TASK ITEM: Extract from the entries below, exactly as given, only the lines from the line containing "flip-flops by register" to the line containing "met1,0.290,3630", both lines included.

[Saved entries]

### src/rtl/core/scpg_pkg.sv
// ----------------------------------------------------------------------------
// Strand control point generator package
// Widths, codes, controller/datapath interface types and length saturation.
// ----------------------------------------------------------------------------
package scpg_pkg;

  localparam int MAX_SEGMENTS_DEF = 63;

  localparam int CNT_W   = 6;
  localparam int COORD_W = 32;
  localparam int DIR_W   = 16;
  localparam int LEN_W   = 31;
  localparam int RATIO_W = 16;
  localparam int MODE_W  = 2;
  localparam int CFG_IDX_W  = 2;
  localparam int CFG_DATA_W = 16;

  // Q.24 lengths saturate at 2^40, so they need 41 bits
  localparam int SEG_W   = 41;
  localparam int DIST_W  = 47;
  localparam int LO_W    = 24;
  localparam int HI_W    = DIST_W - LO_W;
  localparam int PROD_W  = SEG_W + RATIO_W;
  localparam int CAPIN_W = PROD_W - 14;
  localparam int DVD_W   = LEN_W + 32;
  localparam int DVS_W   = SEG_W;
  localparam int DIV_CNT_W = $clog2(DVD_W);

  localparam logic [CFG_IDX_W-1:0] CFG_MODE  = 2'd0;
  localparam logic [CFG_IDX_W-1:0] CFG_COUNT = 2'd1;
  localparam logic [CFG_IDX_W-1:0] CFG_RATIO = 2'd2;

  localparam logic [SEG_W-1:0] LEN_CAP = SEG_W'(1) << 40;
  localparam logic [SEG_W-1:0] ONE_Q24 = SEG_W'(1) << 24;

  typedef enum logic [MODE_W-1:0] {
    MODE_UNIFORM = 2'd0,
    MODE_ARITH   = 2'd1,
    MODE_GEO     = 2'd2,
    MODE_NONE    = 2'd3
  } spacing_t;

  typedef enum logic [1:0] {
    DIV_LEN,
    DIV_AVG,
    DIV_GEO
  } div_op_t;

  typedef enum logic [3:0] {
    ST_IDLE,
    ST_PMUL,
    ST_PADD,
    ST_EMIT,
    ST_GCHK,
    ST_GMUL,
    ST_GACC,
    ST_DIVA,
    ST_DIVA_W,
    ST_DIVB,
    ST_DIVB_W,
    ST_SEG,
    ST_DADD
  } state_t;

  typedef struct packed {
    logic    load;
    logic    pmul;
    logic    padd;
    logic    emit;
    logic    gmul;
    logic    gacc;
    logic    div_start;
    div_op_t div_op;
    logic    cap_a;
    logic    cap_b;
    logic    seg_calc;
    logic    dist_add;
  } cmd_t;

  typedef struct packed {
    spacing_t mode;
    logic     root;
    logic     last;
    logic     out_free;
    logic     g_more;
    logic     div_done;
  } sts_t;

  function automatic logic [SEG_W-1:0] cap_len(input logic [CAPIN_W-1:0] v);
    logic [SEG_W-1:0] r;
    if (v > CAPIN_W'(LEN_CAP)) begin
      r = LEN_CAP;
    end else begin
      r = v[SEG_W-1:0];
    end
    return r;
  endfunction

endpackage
---
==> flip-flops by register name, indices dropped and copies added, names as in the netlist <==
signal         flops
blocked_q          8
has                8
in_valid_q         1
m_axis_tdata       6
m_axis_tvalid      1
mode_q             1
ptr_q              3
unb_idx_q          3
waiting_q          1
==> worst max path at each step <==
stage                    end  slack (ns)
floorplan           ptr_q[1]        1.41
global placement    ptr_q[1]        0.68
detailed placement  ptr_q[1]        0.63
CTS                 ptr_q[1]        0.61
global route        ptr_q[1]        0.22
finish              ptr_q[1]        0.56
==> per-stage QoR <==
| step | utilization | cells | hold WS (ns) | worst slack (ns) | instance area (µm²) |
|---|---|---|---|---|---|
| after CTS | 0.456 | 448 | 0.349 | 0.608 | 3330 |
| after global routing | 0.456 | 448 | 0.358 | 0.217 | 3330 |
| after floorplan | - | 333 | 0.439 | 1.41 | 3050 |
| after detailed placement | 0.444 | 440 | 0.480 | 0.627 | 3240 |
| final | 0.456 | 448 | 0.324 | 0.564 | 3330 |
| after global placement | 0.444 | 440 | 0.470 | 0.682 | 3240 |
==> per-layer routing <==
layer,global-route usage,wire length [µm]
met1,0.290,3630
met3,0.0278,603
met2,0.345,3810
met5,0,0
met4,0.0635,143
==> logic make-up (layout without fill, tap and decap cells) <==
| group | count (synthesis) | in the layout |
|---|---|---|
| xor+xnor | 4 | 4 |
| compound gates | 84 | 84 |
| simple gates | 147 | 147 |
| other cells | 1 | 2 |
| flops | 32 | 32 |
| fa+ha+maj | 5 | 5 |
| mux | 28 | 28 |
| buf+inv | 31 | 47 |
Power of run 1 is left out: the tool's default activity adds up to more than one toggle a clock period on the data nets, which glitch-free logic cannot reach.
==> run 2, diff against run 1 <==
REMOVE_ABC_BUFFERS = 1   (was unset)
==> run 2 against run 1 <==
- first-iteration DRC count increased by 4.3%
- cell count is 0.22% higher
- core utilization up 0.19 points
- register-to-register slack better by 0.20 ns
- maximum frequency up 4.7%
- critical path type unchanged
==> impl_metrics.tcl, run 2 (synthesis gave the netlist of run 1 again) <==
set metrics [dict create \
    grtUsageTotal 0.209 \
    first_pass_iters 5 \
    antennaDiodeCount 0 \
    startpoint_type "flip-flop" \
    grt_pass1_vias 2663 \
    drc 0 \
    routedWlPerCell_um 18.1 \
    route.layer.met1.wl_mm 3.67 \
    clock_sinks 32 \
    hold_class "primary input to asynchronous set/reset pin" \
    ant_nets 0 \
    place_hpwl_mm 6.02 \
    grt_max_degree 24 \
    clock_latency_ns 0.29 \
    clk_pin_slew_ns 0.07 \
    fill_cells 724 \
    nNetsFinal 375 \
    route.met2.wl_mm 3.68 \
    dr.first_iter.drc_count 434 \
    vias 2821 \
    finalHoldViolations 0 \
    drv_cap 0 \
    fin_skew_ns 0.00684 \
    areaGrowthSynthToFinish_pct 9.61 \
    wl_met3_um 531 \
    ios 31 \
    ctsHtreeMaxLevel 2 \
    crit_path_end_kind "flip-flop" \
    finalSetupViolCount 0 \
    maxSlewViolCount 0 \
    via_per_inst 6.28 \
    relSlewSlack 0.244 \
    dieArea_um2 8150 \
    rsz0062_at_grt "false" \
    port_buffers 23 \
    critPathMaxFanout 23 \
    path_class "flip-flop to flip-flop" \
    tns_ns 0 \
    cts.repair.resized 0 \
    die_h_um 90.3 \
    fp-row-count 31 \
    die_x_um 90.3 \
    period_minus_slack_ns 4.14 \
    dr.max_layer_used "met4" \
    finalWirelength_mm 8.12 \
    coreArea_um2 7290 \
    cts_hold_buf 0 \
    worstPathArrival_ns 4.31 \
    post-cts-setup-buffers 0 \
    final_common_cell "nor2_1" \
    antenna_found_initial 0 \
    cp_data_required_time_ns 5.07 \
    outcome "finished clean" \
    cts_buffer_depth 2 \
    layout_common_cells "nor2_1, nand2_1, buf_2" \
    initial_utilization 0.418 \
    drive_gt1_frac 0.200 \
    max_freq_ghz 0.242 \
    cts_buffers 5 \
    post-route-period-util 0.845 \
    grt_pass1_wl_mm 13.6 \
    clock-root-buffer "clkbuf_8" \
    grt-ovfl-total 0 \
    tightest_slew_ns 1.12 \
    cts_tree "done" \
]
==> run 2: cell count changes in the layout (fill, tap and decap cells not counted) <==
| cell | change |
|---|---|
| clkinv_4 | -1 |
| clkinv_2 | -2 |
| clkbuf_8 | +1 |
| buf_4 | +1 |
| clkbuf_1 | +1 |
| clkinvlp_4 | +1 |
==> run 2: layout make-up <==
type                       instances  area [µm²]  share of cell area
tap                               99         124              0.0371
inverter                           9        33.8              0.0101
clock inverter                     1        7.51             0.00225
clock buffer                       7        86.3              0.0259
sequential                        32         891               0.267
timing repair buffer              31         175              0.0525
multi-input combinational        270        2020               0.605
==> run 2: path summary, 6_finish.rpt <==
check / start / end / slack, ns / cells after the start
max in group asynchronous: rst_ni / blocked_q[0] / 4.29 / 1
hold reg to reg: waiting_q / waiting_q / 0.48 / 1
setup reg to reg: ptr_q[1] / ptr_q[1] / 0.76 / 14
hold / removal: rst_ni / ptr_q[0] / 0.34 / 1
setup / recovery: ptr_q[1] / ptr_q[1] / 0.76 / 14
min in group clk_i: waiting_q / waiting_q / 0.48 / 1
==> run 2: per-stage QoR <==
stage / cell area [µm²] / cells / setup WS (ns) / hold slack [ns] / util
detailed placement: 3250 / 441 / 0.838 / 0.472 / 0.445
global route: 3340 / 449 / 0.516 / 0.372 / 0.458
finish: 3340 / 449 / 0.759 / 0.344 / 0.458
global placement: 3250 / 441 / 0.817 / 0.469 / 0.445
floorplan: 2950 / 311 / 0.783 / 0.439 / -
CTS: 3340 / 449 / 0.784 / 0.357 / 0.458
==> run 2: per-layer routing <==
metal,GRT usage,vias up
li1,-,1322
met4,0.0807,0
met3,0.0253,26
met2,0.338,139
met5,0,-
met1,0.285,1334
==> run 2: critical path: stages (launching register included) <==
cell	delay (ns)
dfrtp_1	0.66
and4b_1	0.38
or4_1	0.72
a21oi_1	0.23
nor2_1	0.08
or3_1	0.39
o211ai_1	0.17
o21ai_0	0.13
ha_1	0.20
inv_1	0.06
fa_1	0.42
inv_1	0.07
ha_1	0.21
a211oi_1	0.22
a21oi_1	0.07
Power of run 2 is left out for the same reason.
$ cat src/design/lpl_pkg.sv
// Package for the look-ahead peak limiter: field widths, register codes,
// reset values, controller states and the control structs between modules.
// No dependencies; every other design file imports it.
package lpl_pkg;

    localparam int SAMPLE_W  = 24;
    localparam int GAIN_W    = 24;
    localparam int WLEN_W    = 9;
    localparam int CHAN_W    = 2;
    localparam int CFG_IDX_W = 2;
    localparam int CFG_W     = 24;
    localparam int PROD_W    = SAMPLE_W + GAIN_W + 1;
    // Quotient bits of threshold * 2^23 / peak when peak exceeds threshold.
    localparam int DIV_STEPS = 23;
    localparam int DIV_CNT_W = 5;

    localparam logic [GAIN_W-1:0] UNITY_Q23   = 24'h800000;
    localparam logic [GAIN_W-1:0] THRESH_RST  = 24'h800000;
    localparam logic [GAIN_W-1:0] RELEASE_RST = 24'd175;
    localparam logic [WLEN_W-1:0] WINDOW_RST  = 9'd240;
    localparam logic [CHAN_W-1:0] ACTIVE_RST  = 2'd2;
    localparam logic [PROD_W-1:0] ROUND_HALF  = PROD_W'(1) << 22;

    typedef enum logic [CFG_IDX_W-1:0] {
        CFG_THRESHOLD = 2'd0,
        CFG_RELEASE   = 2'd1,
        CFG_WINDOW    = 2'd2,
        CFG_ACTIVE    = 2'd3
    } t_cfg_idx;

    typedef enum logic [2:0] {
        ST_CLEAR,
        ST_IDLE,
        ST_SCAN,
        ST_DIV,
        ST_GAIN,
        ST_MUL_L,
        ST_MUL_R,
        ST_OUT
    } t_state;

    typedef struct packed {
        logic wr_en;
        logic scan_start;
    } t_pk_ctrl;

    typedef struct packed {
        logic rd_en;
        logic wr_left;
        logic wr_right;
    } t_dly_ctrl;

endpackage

EXERCISE RESPONSE:
==> flip-flops by register name, indices dropped and copies added, names as in the netlist <==
signal         flops
blocked_q          8
has                8
in_valid_q         1
m_axis_tdata       6
m_axis_tvalid      1
mode_q             1
ptr_q              3
unb_idx_q          3
waiting_q          1
==> worst max path at each step <==
stage                    end  slack (ns)
floorplan           ptr_q[1]        1.41
global placement    ptr_q[1]        0.68
detailed placement  ptr_q[1]        0.63
CTS                 ptr_q[1]        0.61
global route        ptr_q[1]        0.22
finish              ptr_q[1]        0.56
==> per-stage QoR <==
| step | utilization | cells | hold WS (ns) | worst slack (ns) | instance area (µm²) |
|---|---|---|---|---|---|
| after CTS | 0.456 | 448 | 0.349 | 0.608 | 3330 |
| after global routing | 0.456 | 448 | 0.358 | 0.217 | 3330 |
| after floorplan | - | 333 | 0.439 | 1.41 | 3050 |
| after detailed placement | 0.444 | 440 | 0.480 | 0.627 | 3240 |
| final | 0.456 | 448 | 0.324 | 0.564 | 3330 |
| after global placement | 0.444 | 440 | 0.470 | 0.682 | 3240 |
==> per-layer routing <==
layer,global-route usage,wire length [µm]
met1,0.290,3630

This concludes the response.